Martin AJ Martin AJ - 5 months ago 6
SQL Question

How can I implement a viewed system for my website's posts?

Here is my current structure:

// posts
+----+--------+----------+-----------+------------+
| id | title | content | author_id | date_time |
+----+--------+----------+-----------+------------+
| 1 | title1 | content1 | 435 | 1468111492 |
| 2 | title2 | content2 | 657 | 1468113910 |
| 3 | title3 | content3 | 712 | 1468113791 |
+----+--------+----------+-----------+------------+

// viewed
+----+---------------+---------+------------+
| id | user_id_or_ip | post_id | date_tiem |
+----+---------------+---------+------------+
| 1 | 324 | 1 | 1468111493 |
| 2 | 546 | 3 | 1468111661 |
| 3 | 135.54.12.1 | 1 | 1468111691 |
| 5 | 75 | 1 | 1468112342 |
| 6 | 56.26.32.1 | 2 | 1468113190 |
| 7 | 56.26.32.1 | 3 | 1468113194 |
| 5 | 75 | 2 | 1468112612 |
+----+---------------+---------+------------+


Here is my query:

SELECT p.*,
(SELECT count(*) FROM viewed WHERE post_id = :id) AS total_viewed
FROM posts p
WHERE id = :id


Currently I've faced with a huge date for
viewed
table. Well what's wrong with my table structure (or database design)? In other word how can I improve it?

A website like stackoverflow has almost 12 million posts. Each post has (on average) 500 viewed. So the number of
viewed
's rows should be:

12000000 * 500 = 6,000,000,000 rows


Hah
:-)
.. Honestly I cannot even read that number (btw that number will grow up per sec). Well how stackoverflow handles the number of viewed for each post? Will it always calculate
count(*)
from
viewed
per post showing?

Answer

You are not likely to need partitioning, redis, nosql, etc, until you have many millions of rows. Meanwhile, let's see what we can do with what you do have.

Let's start by dissecting your query. I see WHERE id=... but no LIMIT or ORDER BY. Let's add to your table

INDEX(id, timestamp)

and use

WHERE id = :id
ORDER BY timestamp DESC
LIMIT 10

Any index is sorted by what is indexed. That is the 10 rows you are looking for are adjacent to each other. Even if the data is pushed out of cached, there will probably be only one block to provide those 10 rows.

But a "row" in a secondary index in InnoDB does not contain the data to satisfy SELECT *. The index "row" contains a pointer to the actual 'data' row. So, there will be 10 lookups to get them.

As for view count, let's implement that a different way:

CREATE TABLE ViewCounts (
    post_id ...,
    ct MEDIUMINT UNSIGNED NOT NULL,
    PRIMARY KEY post_id
) ENGINE=InnoDB;

Now, given a post_id, it is very efficient to drill down the BTree to find the count.

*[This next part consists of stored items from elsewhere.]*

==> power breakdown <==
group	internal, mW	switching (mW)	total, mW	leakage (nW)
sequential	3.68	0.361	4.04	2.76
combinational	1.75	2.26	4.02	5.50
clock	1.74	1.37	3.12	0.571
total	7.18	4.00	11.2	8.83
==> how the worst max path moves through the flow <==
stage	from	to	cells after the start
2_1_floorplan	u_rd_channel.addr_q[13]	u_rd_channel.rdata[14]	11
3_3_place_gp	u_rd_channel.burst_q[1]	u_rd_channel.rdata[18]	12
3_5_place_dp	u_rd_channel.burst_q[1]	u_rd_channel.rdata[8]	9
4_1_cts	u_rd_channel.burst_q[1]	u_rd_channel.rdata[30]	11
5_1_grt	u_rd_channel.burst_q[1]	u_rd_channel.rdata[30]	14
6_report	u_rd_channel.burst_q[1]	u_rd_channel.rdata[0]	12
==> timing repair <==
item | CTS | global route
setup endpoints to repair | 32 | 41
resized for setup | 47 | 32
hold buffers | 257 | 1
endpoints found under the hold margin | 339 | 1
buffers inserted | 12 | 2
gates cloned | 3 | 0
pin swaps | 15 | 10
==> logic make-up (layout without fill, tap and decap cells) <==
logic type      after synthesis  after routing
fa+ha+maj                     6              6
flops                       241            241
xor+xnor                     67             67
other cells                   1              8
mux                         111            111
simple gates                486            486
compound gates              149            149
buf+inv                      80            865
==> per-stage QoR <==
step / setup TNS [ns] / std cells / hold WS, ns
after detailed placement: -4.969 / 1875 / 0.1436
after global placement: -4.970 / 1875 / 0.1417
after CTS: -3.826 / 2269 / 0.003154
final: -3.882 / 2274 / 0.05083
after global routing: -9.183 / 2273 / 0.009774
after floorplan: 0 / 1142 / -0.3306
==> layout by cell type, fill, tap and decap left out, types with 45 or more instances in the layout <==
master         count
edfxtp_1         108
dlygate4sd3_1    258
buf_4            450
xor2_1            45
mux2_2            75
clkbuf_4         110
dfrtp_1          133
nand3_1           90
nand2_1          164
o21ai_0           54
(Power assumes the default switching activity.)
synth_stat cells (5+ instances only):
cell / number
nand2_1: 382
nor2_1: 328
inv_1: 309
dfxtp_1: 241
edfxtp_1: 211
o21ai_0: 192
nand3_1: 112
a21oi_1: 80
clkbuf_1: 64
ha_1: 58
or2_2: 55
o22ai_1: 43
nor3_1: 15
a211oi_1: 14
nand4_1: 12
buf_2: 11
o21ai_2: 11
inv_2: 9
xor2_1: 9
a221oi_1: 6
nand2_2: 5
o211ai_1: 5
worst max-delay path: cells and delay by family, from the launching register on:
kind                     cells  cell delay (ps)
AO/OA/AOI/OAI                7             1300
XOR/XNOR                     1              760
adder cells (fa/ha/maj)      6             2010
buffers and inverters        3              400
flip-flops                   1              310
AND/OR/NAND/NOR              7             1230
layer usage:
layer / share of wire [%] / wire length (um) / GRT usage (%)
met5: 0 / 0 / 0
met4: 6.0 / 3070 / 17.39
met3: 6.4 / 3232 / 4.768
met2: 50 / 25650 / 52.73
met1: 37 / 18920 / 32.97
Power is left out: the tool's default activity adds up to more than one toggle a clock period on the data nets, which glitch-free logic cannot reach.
$ cat config.mk
export PLATFORM = sky130hd
export DESIGN_NAME = cq_rx_engine
export DESIGN_NICKNAME = d
export VERILOG_FILES = /design/src/hdl/cq_rx_pkg.sv /design/src/hdl/cq_rx_fsm.sv /design/src/hdl/wr_dw_repacker.sv /design/src/hdl/rd_req_capture.sv /design/src/hdl/rx_rate_meter.sv /design/src/hdl/cq_rx_engine.sv
export VERILOG_INCLUDE_DIRS = /design/src /design/src/hdl
export SDC_FILE = /design/constraint.sdc
export NUM_CORES = 1
export LEC_CHECK = 0
export BUFFER_PORTS_ARGS = -buffer_cell sky130_fd_sc_hd__buf_2
export CAP_MARGIN = 20
export CORE_AREA = 2 2 240 242
export CTS_BUF_LIST = sky130_fd_sc_hd__clkbuf_8
export DETAILED_ROUTE_END_ITERATION = 10
export DIE_AREA = 0 0 242 244
export GPL_TIMING_DRIVEN = 0
export PLACE_DENSITY_LB_ADDON = 0.08
export SKIP_CTS_REPAIR_TIMING = 1
export SLEW_MARGIN = 20
export SYNTH_ARGS = -nofsm -noshare
export SYNTH_HDL_FRONTEND = slang
export SYNTH_SLANG_ARGS = --single-unit
$ cat constraint.sdc
create_clock -name clk -period 8.85 [get_ports clk]
set_input_delay 1.77 -clock clk [delete_from_list [all_inputs] [get_ports clk]]
set_output_delay 1.77 -clock clk [all_outputs]
set_load 0.05 [all_outputs]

JOINing this table to the other, we get the individual counts with another 10 lookups.

So, you say, "why not put them in the same table"? The reason is that ViewCounts is changing so frequently that those actions will clash with other activity on Postings. It is better to keep them separate.

Even though we hit a couple dozen blocks, that is not bad compared to scanning millions of rows. And, this kind of data is somewhat "cacheable". Recent postings are more frequently accessed. Popular users are more frequently accessed. So, 100GB of data can be adequately cached in 10GB of RAM. Scaling is all about "counting the disk hits".